Abstract
Membrane protein spectroscopic studies are challenging due to the difficulty introduced in preparing homogenous and functional hydrophobic proteins incorporated into a lipid bilayer system. Traditional membrane mimics such as micelles or liposomes have proved to be powerful in solubilizing membrane proteins for biophysical studies, however, several drawbacks have limited their applications. Recently, a nanosized complex termed lipodisq nanoparticles was utilized as an alternative membrane mimic to overcome these caveats by providing a homogeneous lipid bilayer environment. Despite all the benefits that lipodisq nanoparticles could provide to enhance the biophysical studies of membrane proteins, structural characterization in different lipid compositions that closely mimic the native membrane environment is still lacking. In this study, the formation of lipodisq nanoparticles using different weight ratios of POPC/POPG lipids to SMA polymers was characterized via solid-state nuclear magnetic resonance (SSNMR) spectroscopy and dynamic light scattering (DLS). A critical weight ratio of (1/1.25) for the complete solubilization of POPC/POPG vesicles has been observed and POPC/POPG vesicles turned clear instantaneously upon the addition of the SMA polymer. The size of lipodisq nanoparticles formed from POPC/POPG lipids at this weight ratio of (1/1.25) was found to be about 30 nm. We also showed that upon the complete solubilization of POPC/POPG vesicles by SMA polymers, the average size of the lipodisq nanoparticles is weight ratio dependent, when more SMA polymers were introduced, smaller lipodisq nanoparticles were obtained. The results of this study will be helpful for a variety of biophysical experiments when specific size of lipid disc is required. Further, this study will provide a proper path for researchers working on membrane proteins to obtain pertinent structure and dynamic information in a physiologically relevant membrane mimetic environment.

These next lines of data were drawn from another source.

Context: an optimization exercise on an open-source flow, tuned for small area and a short achievable clock period. The choices shown serve that exercise and are no tape-out recipe.
Only simulation tests tie the RTL to the original design; equivalence was not proved.
Power is estimated from default activity; no workload was simulated.

$ cat flow/config.mk
export PLATFORM = sky130hd
export DESIGN_NAME = atto
export DESIGN_NICKNAME = atto
export VERILOG_FILES = /design/flow/design.v
export SDC_FILE = /design/flow/constraint.sdc
export NUM_CORES = 4
export LEC_CHECK = 0
export CAP_MARGIN = 20
export CORE_MARGIN = 2
export CORE_UTILIZATION = 30
export SLEW_MARGIN = 20
$ cat flow/design.v
module m21 (
  input   wire sel,
  input   wire a,
  input   wire b,
  output  wire o
);
  assign o = sel ? b : a;
endmodule
module m21x8 (
  input   wire sel,
  input   wire [7:0] a,
  input   wire [7:0] b,
  output  wire [7:0] o
);
genvar index;
  generate
    for (index = 0; index < 8;index = index + 1)
      begin: m21_slice
        m21 m21 (
                  .sel(sel),
                  .a(a[index]),
                  .b(b[index]),
                  .o(o[index])
                );
        end
    endgenerate
endmodule  
module m21x40 (
  input   wire sel,
  input   wire [39:0] a,
  input   wire [39:0] b,
  output  wire [39:0] o
);
genvar index;
  generate
    for (index = 0; index < 5;index = index + 1)
      begin: m21x8_slice
        m21x8 m21x8 (
                  .sel(sel),
                  .a(a[7 + (index * 8) : index * 8]),
                  .b(b[7 + (index * 8) : index * 8]),
                  .o(o[7 + (index * 8) : index * 8])
                );
        end
    endgenerate
endmodule  
module m21x48 (
  input   wire sel,
  input   wire [47:0] a,
  input   wire [47:0] b,
  output  wire [47:0] o
);
genvar index;
  generate
    for (index = 0; index < 6;index = index + 1)
      begin: m21x8_slice
        m21x8 m21x8 (
                  .sel(sel),
                  .a(a[7 + (index * 8) : index * 8]),
                  .b(b[7 + (index * 8) : index * 8]),
                  .o(o[7 + (index * 8) : index * 8])
                );
        end
    endgenerate
endmodule  
module input_flow_handler
	(
		input	wire clka,
		input	wire rsta,
		input	wire diff_pair_p,
		input	wire diff_pair_n,
		output	wire pipe_en
	);
        reg	diff_pair_p_reg;
        reg	diff_pair_n_reg;
        wire	pipe_enable;
always @(posedge clka)
	begin
		if (rsta)
			begin
				diff_pair_p_reg <= 1'b1;
				diff_pair_n_reg <= 1'b0;
 			end
		else
			begin
				if (pipe_enable)
					begin
						diff_pair_p_reg <= ~diff_pair_p_reg;
						diff_pair_n_reg <= ~diff_pair_n_reg;
					end
			end
	end
    assign 	pipe_enable = ((diff_pair_p ^ diff_pair_p_reg) & (diff_pair_n ^ diff_pair_n_reg)) ? 1'b1 : 1'b0;
    assign	pipe_en     = pipe_enable;
endmodule 
module output_flow_handler
	(
		input	wire clka,
		input	wire rsta,
		input	wire toggle,
		output	wire diff_pair_p,
    output	wire diff_pair_n
	);
reg	diff_pair_p_reg;
reg	diff_pair_n_reg;
always @(posedge clka)
	begin
		if (rsta)
			begin
				diff_pair_p_reg <= 1'b1;
				diff_pair_n_reg <= 1'b0;
 			end
		else
			begin
				if (toggle)
					begin
						diff_pair_p_reg <= ~diff_pair_p_reg;
						diff_pair_n_reg <= ~diff_pair_n_reg;
					end
			end
	end
assign diff_pair_p = diff_pair_p_reg;
assign diff_pair_n = diff_pair_n_reg;
endmodule 
module inport #(parameter X_LOCAL = 2, parameter Y_LOCAL = 2)
  (
      input   wire clka,
      input   wire rsta,
      input   wire [1:0]  diff_pair_din,
      input   wire [47:0] channel_din,
      output  wire        request_dout,
      output  wire        x_hit_dout,
      output  wire        y_hit_dout,
      output  wire [47:0] packet_dout
  );
        wire  request_unreg;
        reg [47:0]  input_pipe_reg;
        reg request_reg;
input_flow_handler inport_flow_handler
  	(
  		.clka       (clka),
  		.rsta       (rsta),
  		.diff_pair_p(diff_pair_din[1]),
  		.diff_pair_n(diff_pair_din[0]),
  		.pipe_en    (request_unreg)
  	);  
assign packet_dout  = input_pipe_reg[47:0];
assign request_dout = request_reg;
assign x_hit_dout = (input_pipe_reg[47:44] == X_LOCAL) ? 1'b1 : 1'b0;
assign y_hit_dout = (input_pipe_reg[43:40] == Y_LOCAL) ? 1'b1 : 1'b0;
        always @(posedge clka)
            if (request_unreg)
                input_pipe_reg <= channel_din;
        always @(posedge clka)
            request_reg <= request_unreg;
endmodule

Keywords: lipodisq nanoparticle, POPC/POPG vesicle, 3:1 SMA polymer, dynamic light scattering, SSNMR spectroscopy
1. INTRODUCTION
Magnetic resonance spectroscopic studies of membrane proteins remain highly challenging due to the requirement of a membrane-mimicking environment that maintains the integrity and stability of membrane proteins outside their native cellular environment 1. The most commonly applied method to solubilize membrane proteins in aqueous solution is detergent-formed micelles 2, which are widely used to solve high resolution three-dimensional structures of membrane proteins 2,3. However, the lack of a lipid bilayer and the limitation of the size of micelles may not preserve the membrane proteins’ structural and dynamic integrities under physiological conditions 1,3,4,5.

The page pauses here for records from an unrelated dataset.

Source: an optimization exercise on an open RTL-to-GDS flow (aim: small area and a short achievable clock period). Production flows keep margins and buffers that such runs may drop.
No run shown here included a check of the RTL's function; only the layout flow was run.

==> flow/design.v (outline; a module is shown in full before it is edited, if it fits) <==
// module addmuladd_3_stage_signed_18_bit_xor_reduction: 1336 lines
module addmuladd_3_stage_signed_18_bit_xor_reduction(
	input signed [17:0] a,
	input signed [17:0] b,
	input signed [17:0] c,
	input signed [17:0] d,
	output [17:0] out,
	input clk);
  // ...
==> flow/flow/run.sh <==
#!/bin/bash
# The standard layout (standard.sh), with these changes:
#  - after the standard synthesis, inverters around full-adder cells are removed by
#    flipping the polarity of full adders (invopt2.py); registers are not touched;
#  - ports are buffered with buf_1 cells (the resizer upsizes them where timing needs it);
#  - timing repair aims at a larger setup margin than the design's clock needs, so
#    the layout is optimised for the period it achieves.
set -euo pipefail
MARGIN=6.9
R=$PWD/orfs/results/sky130hd/addmuladd_3_stage_signed_18_bit_xor_reduction/base
bash standard.sh $R/1_2_yosys.v > synth.log 2>&1
cp $R/1_2_yosys.v $R/1_2_yosys_std.v
python3 flow/invopt2.py $R/1_2_yosys_std.v $R/1_2_yosys.v > invopt.log 2>&1
bash standard.sh SETUP_SLACK_MARGIN=$MARGIN "BUFFER_PORTS_ARGS=-buffer_cell sky130_fd_sc_hd__buf_1" finish > layout.log 2>&1
==> flow/flow/invopt2.py <==
#!/usr/bin/env python3
"""Global inverter minimisation around full adders in a flat Yosys netlist.

A full adder is self-dual: FA(~a, ~b, ~c) = (~sum, ~cout), so each sky130 fa cell may be
"flipped" (fed the complements of its inputs, giving the complements of its outputs)
without changing the function of the netlist. xor/xnor gates absorb an inverted input
by swapping xor <-> xnor, and an xor/xnor driver can give either polarity the same way.
This script removes every inverter, chooses the flips by local search to need as few
inverters as possible, and puts back one inverter per net that some load needs inverted.
Flip-flops and ports are not changed.
usage: invopt2.py IN.v OUT.v
"""
import re, sys, random

src = open(sys.argv[1]).read()
m_first = re.search(r'^\s*sky130_fd_sc_hd__\w+\s', src, re.M)
m_end = src.rfind('endmodule')
head = src[:m_first.start()]
cell_txt = src[m_first.start():m_end]
assert 'assign' not in cell_txt, 'assign statements are not handled'

cell_re = re.compile(r'(sky130_fd_sc_hd__\w+)\s+(\\\S+\s|\S+)\s*\((.*?)\);', re.S)
pin_re = re.compile(r'\.(\w+)\(\s*(\\\S+\s|[^()\s]+)\s*\)')
OUTPINS = {'X', 'Y', 'Q', 'Q_N', 'SUM', 'COUT', 'HI', 'LO'}

cells = {}
order = []
for m in cell_re.finditer(cell_txt):
    typ, name, body = m.group(1), m.group(2).strip(), m.group(3)
    cells[name] = [typ, {p: n.strip() for p, n in pin_re.findall(body)}]
    order.append(name)

ports_out = set()
for m in re.finditer(r'^\s*output\s+(\[(\d+):(\d+)\]\s*)?(\S+);', head, re.M):
    if m.group(1):
        hi, lo = int(m.group(2)), int(m.group(3))
        for i in range(min(hi, lo), max(hi, lo) + 1): ports_out.add(f"{m.group(4)}[{i}]")
    else:
        ports_out.add(m.group(4))

def kind(t):
    b = re.sub(r'^sky130_fd_sc_hd__', '', t)
    if re.match(r'(clk)?inv(lp)?_\d+$', b): return 'inv'
    if re.match(r'fa_\d+$', b): return 'fa'
    if re.match(r'x(n)?or[23]_\d+$', b): return 'xor'
    return 'other'

TOGGLE = {}
for k in ('2', '3'):
    for sz in ('1', '2', '4'):
        TOGGLE[f'sky130_fd_sc_hd__xor{k}_{sz}'] = f'sky130_fd_sc_hd__xnor{k}_{sz}'
        TOGGLE[f'sky130_fd_sc_hd__xnor{k}_{sz}'] = f'sky130_fd_sc_hd__xor{k}_{sz}'
def outpin(t): return 'Y' if re.match(r'sky130_fd_sc_hd__xnor2_', t) else 'X'

# inverters that drive ports stay as ordinary cells
invs = {n for n, (t, p) in cells.items() if kind(t) == 'inv' and p['Y'] not in ports_out}
for n, (t, p) in cells.items():
    if kind(t) == 'xor': assert t in TOGGLE, t
driver = {}
for n, (t, p) in cells.items():
    for pin, net in p.items():
        if pin in OUTPINS: driver[net] = (n, pin)

def resolve(net):
    par = 0
    while net in driver and driver[net][0] in invs:
        net = cells[driver[net][0]][1]['A']; par ^= 1
    return net, par

# sinks per root: (cell, pin, parity); ports as (None, net, parity)
sinks = {}
for n, (t, p) in cells.items():
    if n in invs: continue
    for pin, net in p.items():
        if pin in OUTPINS: continue
        r, q = resolve(net)
        sinks.setdefault(r, []).append((n, pin, q))
for net in ports_out:
    r, q = resolve(net)
    if r != net or net not in driver:
        sinks.setdefault(r, []).append((None, net, q))

fas = [n for n in order if kind(cells[n][0]) == 'fa']
pinned = set()
for f in fas:
    for pin in ('SUM', 'COUT'):
        if cells[f][1][pin] in ports_out: pinned.add(f)
phi = {f: 0 for f in fas}

def root_drv(r):
    d = driver.get(r)
    return d[0] if d else None

def root_cost(r):
    d = root_drv(r)
    pd = phi.get(d, 0) if d else 0
    s0 = s1 = False
    for (c, pin, q) in sinks.get(r, []):
        if c is not None and kind(cells[c][0]) == 'xor': continue
        need = q ^ (phi.get(c, 0) if c else 0) ^ pd
        if need: s1 = True
        else: s0 = True
    if d and kind(cells[d][0]) == 'xor' and r not in ports_out:
        return 1 if (s0 and s1) else 0
    return 1 if s1 else 0

roots = set(sinks)
fa_roots = {}
for f in fas:
    rs = set()
    t, p = cells[f]
    for pin, net in p.items():
        rs.add(resolve(net)[0] if pin not in OUTPINS else net)
    fa_roots[f] = [r for r in rs if r in roots]

def total():
    return sum(root_cost(r) for r in roots)

def delta(f):
    rs = fa_roots[f]
    b = sum(root_cost(r) for r in rs)
    phi[f] ^= 1
    a = sum(root_cost(r) for r in rs)
    phi[f] ^= 1
    return a - b

def descend():
    improved = True
    while improved:
        improved = False
        for f in fas:
            if f in pinned: continue
            if delta(f) < 0:
                phi[f] ^= 1; improved = True

before = len(invs)
descend()
best = dict(phi); best_cost = total()
rng = random.Random(1)
for it in range(60):
    phi.update(best)
    for f in rng.sample(fas, max(1, len(fas) // 10)):
        if f not in pinned: phi[f] ^= 1
    descend()
    c = total()
    if c < best_cost:
        best, best_cost = dict(phi), c
phi.update(best)

# rebuild
for n in invs: del cells[n]
new_wires = []
cnt = [0]
for r in sorted(roots):
    d = root_drv(r)
    pd = phi.get(d, 0) if d else 0
    need = []
    for (c, pin, q) in sinks[r]:
        nd = q ^ (phi.get(c, 0) if c else 0) ^ pd
        need.append((c, pin, nd))
    nonx = [x for x in need if x[0] is None or kind(cells[x[0]][0]) != 'xor']
    if d and kind(cells[d][0]) == 'xor' and r not in ports_out and nonx and all(x[2] for x in nonx):
        # give the inverted polarity at the driver
        t = cells[d][0]; o = outpin(t)
        cells[d][0] = TOGGLE[t]; del cells[d][1][o]; cells[d][1][outpin(cells[d][0])] = r
        need = [(c, pin, nd ^ 1) for (c, pin, nd) in need]
    rn = None
    for (c, pin, nd) in need:
        if c is not None and kind(cells[c][0]) == 'xor':
            cells[c][1][pin] = r
            if nd:
                t = cells[c][0]; o = outpin(t); on = cells[c][1].pop(o)
                cells[c][0] = TOGGLE[t]; cells[c][1][outpin(cells[c][0])] = on
            continue
        if c is None:
            # output port: its net must carry the value
            if nd == 0 and pin == r: continue
            cnt[0] += 1
            if nd:
                cells[f"_invopt_cell_{cnt[0]}_"] = ['sky130_fd_sc_hd__inv_1', {'A': r, 'Y': pin}]
            else:
                cells[f"_invopt_cell_{cnt[0]}_"] = ['sky130_fd_sc_hd__buf_1', {'A': r, 'X': pin}]
            order.append(f"_invopt_cell_{cnt[0]}_")
            continue
        if nd:
            if rn is None:
                cnt[0] += 1
                rn = f"_invopt_n{cnt[0]}_"
                new_wires.append(rn)
                cells[f"_invopt_cell_{cnt[0]}_"] = ['sky130_fd_sc_hd__inv_1', {'A': r, 'Y': rn}]
                order.append(f"_invopt_cell_{cnt[0]}_")
            cells[c][1][pin] = rn
        else:
            cells[c][1][pin] = r
after = sum(1 for t, p in cells.values() if kind(t) == 'inv')
sys.stderr.write(f"invopt2: inverters {before} -> {after} (flipped {sum(phi.values())} of {len(fas)} full adders)\n")

def fmt(n): return n + ' ' if n.startswith('\\') else n
out = [head.rstrip('\n') + '\n']
for w in new_wires: out.append(f"  wire {w};\n")
for name in order:
    if name not in cells: continue
    typ, pins = cells[name]
    pl = ",\n".join(f"    .{p}({fmt(n)})" for p, n in pins.items())
    out.append(f"  {typ} {fmt(name)} (\n{pl}\n  );\n")
out.append("endmodule\n")
open(sys.argv[2], 'w').write(''.join(out))
==> flow/standard.sh <==
#!/bin/bash
# synth_recipe.tcl (not shown) runs the flow's synth.tcl, then flattens the netlist and writes it again
# the make line also repeats each setting of config.mk as NAME=value (left out here)
make -C /OpenROAD-flow-scripts/flow DESIGN_CONFIG=/design/flow/config.mk WORK_HOME=/design/flow/orfs CLKGATE_MAP_FILE= SYNTH_SCRIPT=/design/flow/synth_recipe.tcl "${@:-finish}"
==> flow/config.mk <==
export PLATFORM = sky130hd
export DESIGN_NAME = addmuladd_3_stage_signed_18_bit_xor_reduction
export DESIGN_NICKNAME = addmuladd_3_stage_signed_18_bit_xor_reduction
export VERILOG_FILES = /design/flow/design.v
export SDC_FILE = /design/flow/constraint.sdc
export NUM_CORES = 4
export LEC_CHECK = 0
export ABC_AREA = 1
export CAP_MARGIN = 20
export CORE_MARGIN = 2
export CORE_UTILIZATION = 40
export CTS_BUF_LIST = sky130_fd_sc_hd__clkbuf_4 sky130_fd_sc_hd__clkbuf_8
export SLEW_MARGIN = 20
==> flow/constraint.sdc <==
create_clock -name core_clock -period 10.0 [get_ports {clk}]
set_input_delay 2.0000 -clock core_clock [delete_from_list [all_inputs] [get_ports {clk}]]
set_output_delay 2.0000 -clock core_clock [all_outputs]
set_load 0.01 [all_outputs]
==> impl_results.md, run 1 <==
* Outcome: finished clean
* YS warnings at 1
* WS Path Type: flip-flop to flip-flop
* Signal buffers share of area at 8.46%
* Number of buffers inserted for hold repair after clock tree synthesis at 0
* Clock network area share at 2.93%
* Startpoint of the lowest-slack hold path: c_r[0]$_DFF_P_
* Commonest cells after routing, fill and taps aside: sky130_fd_sc_hd__nand2_1, sky130_fd_sc_hd__inv_1, sky130_fd_sc_hd__o22ai_1
* Instance count along the most critical hold path at 1
* Met2 wirelength from detailed routing at roughly 16000 µm
* Overall via count from detail_route at 10407
* CP Cell Sequence: buf_6, o22ai_1, xor2_1, fa_1, fa_1, fa_2, fa_1, ha_1
* Number of endpoints failing setup at the final stage at 0
* Clock-pin slew reported for the worst setup and hold paths after clock tree synthesis at roughly 90 ps
* Met3 Routed Length at 3340 µm
* Net count reported at finish at 1869
* Number of antenna cells inserted at 0
* Top flop regs: q_r: 77 flops, bn_r: 18 flops, c_r: 18 flops
* Cells on worst reg2reg path at 8
* Horizontal extent of the die at roughly 180 µm
* Antenna Violating Nets Remaining at 0
* Unrepaired setup endpoints after global routing: yes
* Count of buffers from port buffering at between 70 and 80
* Cell with the largest stage delay on the worst path: sky130_fd_sc_hd__fa_1
* Last weighted congestion value of the routability-driven placer at slightly above 0.9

To better maintain the structural integrity of membrane proteins, several classes of membrane mimics (e.g. liposomes, bicelles, or nanodiscs) comprising lipid bilayer have been developed previously 6,7,8,9. Despite the advantages, several drawbacks have limited their applications for spectroscopic studies. In the case of liposomes, homogenous liposome samples are not readily obtainable, especially when membrane proteins are to be incorporated. Also, the inaccessibility of liposomal interior raises challenges for the cytoplasmic domain studies of membrane proteins 10. Furthermore, it is not easy to incorporate large amounts of proteins into liposomes which is problematic given that sometimes a higher protein to lipid molar ratio is required for biophysical studies 11,12. A second alternative bicelles, are artificial lipid bilayer discs formed by the mixture of long-chain phospholipids (e.g. DMPC) and short-chain phospholipids (e.g. DHPC). Bicelles are favorable for the study of interactions within membrane proteins that are not retained in micelles 13,14. Bicelles are able to provide accessibility for the interaction study of both extracellular and cytoplasmic domains of membrane protein 10. However, the specific types of lipids amenable to bicelle formation limit its applications as the lipid compositions in the membrane have been shown to influence the function of antimicrobial peptides and amyloid peptides 10,15,16. The introduction of nanodiscs has provided a great tool to study membrane proteins in a native-like membrane environment 17,18. Nanodiscs consist of lipids surrounded by a membrane scaffold protein such as apolipoprotein to form a discoidal bilayer. Nanodiscs can be formed with different types of lipids, which gives nanodiscs great advantages over bicelles since many membrane proteins require specific types of lipids for structural folding and functional reconstitution 19,20,21. Also, it has been reported that membrane scaffold proteins helped to improve the stability of nanodiscs compared to other membrane-mimicking systmes 22. The drawbacks of using nanodiscs are that it requires detergent for protein incorporation and the absorbance properties of the membrane scaffold protein may interfere with the membrane protein of interest 9,17.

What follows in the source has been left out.